WHAT THE EXERCISE ASKS
Counting every line in the records below that holds "FifoDepth", give the total and add nothing.

DATA FOR THE TASK
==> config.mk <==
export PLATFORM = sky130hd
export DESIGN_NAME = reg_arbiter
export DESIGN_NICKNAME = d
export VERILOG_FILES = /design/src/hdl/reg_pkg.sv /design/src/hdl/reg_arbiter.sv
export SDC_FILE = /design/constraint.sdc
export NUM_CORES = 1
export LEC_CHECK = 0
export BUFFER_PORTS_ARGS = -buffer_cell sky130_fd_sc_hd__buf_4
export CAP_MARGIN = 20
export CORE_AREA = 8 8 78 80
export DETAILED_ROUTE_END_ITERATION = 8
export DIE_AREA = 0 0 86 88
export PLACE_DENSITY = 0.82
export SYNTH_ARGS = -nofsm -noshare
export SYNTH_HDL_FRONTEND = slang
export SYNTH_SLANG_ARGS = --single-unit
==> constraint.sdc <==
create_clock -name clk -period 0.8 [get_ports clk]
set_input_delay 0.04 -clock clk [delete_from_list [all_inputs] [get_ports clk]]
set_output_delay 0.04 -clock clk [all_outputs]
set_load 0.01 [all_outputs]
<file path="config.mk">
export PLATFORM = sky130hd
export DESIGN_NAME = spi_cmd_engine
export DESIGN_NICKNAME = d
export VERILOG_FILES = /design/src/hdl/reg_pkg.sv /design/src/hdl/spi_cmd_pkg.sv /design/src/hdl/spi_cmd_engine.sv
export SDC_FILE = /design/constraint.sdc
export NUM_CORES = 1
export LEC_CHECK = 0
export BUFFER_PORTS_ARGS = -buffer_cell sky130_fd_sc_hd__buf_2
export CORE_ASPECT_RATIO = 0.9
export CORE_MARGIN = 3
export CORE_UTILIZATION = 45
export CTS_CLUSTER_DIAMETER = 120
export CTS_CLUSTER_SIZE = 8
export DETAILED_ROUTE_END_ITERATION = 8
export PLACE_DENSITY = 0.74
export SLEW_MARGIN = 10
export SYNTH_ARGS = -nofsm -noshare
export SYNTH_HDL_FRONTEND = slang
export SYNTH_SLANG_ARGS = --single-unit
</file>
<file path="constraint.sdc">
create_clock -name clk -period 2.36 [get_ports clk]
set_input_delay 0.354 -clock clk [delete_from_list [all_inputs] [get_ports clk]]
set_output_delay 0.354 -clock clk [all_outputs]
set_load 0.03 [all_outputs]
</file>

---

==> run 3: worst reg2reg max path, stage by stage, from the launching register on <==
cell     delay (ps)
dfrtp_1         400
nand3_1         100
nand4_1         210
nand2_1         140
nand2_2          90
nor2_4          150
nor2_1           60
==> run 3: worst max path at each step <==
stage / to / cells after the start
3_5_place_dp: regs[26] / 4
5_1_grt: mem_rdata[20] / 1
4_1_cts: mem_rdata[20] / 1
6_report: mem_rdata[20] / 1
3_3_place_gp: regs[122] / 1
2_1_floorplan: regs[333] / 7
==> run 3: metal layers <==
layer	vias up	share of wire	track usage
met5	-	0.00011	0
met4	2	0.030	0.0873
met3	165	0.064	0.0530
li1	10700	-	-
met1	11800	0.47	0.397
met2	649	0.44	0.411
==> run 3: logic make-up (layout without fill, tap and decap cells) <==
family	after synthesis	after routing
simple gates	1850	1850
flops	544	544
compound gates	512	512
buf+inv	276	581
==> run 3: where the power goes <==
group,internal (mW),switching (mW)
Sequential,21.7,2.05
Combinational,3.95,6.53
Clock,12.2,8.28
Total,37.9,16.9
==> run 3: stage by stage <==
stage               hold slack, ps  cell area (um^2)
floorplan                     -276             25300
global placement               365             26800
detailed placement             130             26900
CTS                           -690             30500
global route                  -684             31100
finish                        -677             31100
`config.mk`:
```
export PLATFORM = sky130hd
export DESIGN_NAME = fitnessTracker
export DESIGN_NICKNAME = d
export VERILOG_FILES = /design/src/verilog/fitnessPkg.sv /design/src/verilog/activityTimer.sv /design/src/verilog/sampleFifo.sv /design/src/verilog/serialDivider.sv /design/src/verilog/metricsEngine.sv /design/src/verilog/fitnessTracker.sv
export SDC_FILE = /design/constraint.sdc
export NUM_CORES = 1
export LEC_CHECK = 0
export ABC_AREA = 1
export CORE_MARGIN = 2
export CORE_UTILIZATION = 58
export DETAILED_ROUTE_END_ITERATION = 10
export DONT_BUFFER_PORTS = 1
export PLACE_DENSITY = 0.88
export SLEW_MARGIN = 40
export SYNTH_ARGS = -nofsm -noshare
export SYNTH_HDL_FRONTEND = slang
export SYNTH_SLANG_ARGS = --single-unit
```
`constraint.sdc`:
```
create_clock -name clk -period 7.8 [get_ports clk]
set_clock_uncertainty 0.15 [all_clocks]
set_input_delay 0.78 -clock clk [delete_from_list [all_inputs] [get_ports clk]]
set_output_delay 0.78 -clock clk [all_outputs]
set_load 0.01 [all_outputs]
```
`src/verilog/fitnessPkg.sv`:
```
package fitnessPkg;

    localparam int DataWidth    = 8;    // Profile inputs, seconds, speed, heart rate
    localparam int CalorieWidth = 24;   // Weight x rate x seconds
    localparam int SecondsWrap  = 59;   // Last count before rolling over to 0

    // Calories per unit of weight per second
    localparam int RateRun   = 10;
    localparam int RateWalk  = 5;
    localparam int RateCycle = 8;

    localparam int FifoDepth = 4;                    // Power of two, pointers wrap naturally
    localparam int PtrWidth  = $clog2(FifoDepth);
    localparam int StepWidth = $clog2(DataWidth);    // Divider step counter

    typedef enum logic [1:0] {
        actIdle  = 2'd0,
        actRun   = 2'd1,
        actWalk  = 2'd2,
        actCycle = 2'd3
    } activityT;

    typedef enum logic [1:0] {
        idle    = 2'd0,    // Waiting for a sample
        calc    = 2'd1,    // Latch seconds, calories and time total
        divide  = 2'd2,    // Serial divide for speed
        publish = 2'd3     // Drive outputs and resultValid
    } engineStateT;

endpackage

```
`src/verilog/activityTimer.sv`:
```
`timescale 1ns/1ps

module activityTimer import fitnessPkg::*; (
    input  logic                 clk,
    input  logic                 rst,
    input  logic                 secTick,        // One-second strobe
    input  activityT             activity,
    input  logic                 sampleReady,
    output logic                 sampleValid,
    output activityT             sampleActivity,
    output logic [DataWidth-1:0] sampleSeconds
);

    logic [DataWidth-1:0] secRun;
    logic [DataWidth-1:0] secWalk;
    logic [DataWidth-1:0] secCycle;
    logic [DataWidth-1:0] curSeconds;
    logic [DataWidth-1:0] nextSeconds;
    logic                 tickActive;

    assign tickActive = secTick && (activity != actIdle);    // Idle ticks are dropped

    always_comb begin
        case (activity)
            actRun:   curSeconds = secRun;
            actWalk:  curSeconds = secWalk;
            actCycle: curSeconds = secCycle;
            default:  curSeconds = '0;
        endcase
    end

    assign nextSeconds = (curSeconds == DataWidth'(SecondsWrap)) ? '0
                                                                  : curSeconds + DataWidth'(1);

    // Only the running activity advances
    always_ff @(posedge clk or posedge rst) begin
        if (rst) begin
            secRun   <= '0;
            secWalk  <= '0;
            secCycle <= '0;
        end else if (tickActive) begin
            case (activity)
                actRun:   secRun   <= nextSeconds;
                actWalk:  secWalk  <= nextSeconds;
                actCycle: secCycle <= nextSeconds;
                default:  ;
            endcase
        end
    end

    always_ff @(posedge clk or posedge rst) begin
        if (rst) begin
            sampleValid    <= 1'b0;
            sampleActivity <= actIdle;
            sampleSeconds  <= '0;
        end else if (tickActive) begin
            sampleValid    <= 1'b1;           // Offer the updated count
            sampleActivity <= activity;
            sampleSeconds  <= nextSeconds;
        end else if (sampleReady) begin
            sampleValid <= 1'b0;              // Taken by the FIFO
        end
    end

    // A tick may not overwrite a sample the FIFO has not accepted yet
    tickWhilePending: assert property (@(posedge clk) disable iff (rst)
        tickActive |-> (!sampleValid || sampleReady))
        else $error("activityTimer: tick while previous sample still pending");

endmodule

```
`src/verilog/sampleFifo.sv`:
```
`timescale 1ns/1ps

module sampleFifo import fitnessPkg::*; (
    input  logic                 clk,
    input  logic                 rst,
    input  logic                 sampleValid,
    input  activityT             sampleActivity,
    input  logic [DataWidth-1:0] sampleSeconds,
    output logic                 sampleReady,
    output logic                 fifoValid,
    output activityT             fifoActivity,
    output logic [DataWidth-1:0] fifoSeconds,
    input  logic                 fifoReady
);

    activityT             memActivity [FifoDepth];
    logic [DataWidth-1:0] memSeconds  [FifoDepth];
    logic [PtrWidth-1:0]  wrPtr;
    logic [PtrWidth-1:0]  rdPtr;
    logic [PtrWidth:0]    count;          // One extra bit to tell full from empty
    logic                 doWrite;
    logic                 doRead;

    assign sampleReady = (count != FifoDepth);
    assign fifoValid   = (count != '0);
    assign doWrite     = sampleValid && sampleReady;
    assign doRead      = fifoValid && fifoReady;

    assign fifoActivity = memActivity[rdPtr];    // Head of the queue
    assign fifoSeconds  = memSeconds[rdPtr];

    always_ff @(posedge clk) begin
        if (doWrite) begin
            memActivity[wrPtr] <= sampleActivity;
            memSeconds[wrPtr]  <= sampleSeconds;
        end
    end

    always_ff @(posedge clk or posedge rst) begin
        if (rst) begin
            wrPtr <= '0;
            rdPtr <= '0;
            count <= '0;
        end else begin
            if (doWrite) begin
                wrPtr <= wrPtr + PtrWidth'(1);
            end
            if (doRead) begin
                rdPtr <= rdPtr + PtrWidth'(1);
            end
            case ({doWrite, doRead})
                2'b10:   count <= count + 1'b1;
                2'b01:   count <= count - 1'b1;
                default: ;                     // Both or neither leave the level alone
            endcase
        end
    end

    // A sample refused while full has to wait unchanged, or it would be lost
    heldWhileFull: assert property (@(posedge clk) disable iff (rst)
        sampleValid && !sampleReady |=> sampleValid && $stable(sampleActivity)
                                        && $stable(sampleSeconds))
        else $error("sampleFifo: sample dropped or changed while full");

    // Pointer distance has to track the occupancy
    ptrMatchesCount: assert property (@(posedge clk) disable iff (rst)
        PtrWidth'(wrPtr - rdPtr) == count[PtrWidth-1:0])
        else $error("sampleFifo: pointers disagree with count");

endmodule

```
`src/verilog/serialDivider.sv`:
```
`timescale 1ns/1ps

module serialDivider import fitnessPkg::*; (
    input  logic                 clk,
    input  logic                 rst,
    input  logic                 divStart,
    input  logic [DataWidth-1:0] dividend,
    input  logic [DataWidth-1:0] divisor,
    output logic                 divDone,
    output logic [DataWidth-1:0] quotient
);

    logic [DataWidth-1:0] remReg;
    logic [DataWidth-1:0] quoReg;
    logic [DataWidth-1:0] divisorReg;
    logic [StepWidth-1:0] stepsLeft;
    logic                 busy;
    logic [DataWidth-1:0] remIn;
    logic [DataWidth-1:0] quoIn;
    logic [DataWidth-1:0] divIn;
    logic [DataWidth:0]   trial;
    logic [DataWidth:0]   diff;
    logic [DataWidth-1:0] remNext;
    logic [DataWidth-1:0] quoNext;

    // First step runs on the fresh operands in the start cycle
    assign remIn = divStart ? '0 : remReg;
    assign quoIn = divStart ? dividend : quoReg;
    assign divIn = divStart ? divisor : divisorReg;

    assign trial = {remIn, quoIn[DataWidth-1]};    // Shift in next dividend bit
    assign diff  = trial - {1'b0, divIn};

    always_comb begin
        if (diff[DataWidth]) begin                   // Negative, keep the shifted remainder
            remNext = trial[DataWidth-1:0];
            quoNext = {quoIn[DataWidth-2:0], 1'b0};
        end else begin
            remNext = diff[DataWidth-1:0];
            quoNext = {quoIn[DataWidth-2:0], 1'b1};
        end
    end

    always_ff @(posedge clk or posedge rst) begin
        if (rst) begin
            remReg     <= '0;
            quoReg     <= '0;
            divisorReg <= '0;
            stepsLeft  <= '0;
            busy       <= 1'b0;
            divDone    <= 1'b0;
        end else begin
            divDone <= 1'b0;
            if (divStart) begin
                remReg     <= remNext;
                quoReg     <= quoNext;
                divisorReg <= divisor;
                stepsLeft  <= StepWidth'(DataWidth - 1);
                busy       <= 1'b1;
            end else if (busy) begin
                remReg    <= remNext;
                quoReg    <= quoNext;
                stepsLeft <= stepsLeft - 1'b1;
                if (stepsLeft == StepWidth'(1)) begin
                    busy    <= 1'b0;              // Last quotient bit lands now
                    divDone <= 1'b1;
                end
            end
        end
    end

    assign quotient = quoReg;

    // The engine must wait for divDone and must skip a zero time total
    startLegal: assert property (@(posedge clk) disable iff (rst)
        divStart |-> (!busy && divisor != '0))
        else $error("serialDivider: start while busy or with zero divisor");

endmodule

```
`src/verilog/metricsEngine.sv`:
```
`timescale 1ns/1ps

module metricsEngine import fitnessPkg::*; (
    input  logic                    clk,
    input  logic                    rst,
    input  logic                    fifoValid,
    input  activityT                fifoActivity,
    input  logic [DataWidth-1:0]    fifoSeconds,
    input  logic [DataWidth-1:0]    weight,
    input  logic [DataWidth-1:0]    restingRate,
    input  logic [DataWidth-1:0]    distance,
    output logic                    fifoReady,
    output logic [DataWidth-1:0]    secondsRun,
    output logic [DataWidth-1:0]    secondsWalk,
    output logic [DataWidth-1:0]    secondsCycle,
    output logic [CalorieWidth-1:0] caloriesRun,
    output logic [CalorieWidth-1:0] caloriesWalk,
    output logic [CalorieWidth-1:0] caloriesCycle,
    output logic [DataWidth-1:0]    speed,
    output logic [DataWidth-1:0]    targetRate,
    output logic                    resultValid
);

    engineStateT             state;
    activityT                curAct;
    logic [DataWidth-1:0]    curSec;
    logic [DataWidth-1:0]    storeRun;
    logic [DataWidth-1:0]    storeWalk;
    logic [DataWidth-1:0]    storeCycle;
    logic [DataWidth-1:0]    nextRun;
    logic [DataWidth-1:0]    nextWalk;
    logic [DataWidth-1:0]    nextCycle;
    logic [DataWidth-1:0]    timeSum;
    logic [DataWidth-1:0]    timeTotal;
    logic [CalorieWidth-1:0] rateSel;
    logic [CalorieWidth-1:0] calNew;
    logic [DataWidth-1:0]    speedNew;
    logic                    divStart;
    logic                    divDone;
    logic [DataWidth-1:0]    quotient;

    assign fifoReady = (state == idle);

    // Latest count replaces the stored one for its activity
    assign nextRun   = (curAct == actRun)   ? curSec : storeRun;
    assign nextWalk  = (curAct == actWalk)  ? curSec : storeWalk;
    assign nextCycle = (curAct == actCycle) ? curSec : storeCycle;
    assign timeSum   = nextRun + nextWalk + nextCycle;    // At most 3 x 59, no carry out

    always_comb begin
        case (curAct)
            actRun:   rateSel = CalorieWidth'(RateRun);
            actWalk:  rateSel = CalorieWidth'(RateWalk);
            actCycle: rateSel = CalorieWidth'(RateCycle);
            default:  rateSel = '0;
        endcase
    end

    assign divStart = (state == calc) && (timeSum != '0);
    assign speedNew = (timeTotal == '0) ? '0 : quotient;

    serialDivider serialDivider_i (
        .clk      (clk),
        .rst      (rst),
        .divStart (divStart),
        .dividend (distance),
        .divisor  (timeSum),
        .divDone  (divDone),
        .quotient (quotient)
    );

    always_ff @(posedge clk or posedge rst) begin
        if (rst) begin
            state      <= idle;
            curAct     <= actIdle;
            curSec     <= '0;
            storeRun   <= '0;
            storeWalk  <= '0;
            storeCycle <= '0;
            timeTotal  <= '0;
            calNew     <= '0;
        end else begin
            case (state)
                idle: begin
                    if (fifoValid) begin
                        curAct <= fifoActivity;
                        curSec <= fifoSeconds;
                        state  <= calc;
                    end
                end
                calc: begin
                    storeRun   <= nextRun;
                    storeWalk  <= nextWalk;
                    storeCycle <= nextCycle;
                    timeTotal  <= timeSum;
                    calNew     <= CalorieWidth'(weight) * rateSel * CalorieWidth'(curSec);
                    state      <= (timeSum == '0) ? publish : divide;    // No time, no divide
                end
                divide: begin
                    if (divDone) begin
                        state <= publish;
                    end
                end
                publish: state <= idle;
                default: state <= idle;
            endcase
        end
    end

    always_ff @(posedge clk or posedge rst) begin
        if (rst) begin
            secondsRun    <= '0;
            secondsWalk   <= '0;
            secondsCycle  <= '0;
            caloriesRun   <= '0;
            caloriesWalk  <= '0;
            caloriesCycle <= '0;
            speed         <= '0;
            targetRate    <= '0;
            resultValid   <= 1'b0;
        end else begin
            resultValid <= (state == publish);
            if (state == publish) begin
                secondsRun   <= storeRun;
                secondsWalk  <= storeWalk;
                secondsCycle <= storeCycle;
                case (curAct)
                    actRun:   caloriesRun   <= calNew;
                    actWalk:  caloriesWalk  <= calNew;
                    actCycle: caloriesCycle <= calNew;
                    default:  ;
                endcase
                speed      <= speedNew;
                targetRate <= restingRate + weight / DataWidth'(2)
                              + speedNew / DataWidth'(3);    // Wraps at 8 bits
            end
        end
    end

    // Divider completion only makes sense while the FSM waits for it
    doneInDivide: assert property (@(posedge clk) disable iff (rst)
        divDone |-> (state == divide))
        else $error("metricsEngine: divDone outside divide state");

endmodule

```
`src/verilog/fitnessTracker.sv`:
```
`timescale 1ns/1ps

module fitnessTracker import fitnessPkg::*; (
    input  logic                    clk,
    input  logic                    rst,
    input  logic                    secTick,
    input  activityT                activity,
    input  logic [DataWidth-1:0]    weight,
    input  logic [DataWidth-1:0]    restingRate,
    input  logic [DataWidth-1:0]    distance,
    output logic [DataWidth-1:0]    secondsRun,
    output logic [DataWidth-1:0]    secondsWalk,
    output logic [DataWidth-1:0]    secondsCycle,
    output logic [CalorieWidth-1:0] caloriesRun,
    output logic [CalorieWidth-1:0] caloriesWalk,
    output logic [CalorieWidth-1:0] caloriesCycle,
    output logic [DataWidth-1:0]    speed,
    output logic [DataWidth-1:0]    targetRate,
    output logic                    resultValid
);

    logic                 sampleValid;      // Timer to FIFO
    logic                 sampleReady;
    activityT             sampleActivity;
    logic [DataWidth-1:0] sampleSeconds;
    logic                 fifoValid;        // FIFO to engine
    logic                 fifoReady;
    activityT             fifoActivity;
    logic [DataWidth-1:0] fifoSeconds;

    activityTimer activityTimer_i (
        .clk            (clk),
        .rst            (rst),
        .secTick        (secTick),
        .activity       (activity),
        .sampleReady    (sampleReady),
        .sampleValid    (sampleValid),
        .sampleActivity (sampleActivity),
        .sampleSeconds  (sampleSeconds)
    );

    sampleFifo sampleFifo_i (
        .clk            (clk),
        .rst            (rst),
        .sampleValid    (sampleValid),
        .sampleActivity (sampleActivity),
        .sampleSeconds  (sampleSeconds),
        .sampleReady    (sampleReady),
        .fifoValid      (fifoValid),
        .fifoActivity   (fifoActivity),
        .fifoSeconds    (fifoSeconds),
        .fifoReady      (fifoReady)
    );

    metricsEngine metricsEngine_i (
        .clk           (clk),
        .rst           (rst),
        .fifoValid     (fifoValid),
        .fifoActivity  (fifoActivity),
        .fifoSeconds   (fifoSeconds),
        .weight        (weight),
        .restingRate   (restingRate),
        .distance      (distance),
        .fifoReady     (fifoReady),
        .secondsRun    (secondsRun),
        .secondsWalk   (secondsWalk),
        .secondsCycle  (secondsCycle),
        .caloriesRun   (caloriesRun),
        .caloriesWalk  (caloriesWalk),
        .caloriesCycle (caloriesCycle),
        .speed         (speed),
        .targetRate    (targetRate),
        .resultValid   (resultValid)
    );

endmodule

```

TASK SOLUTION
5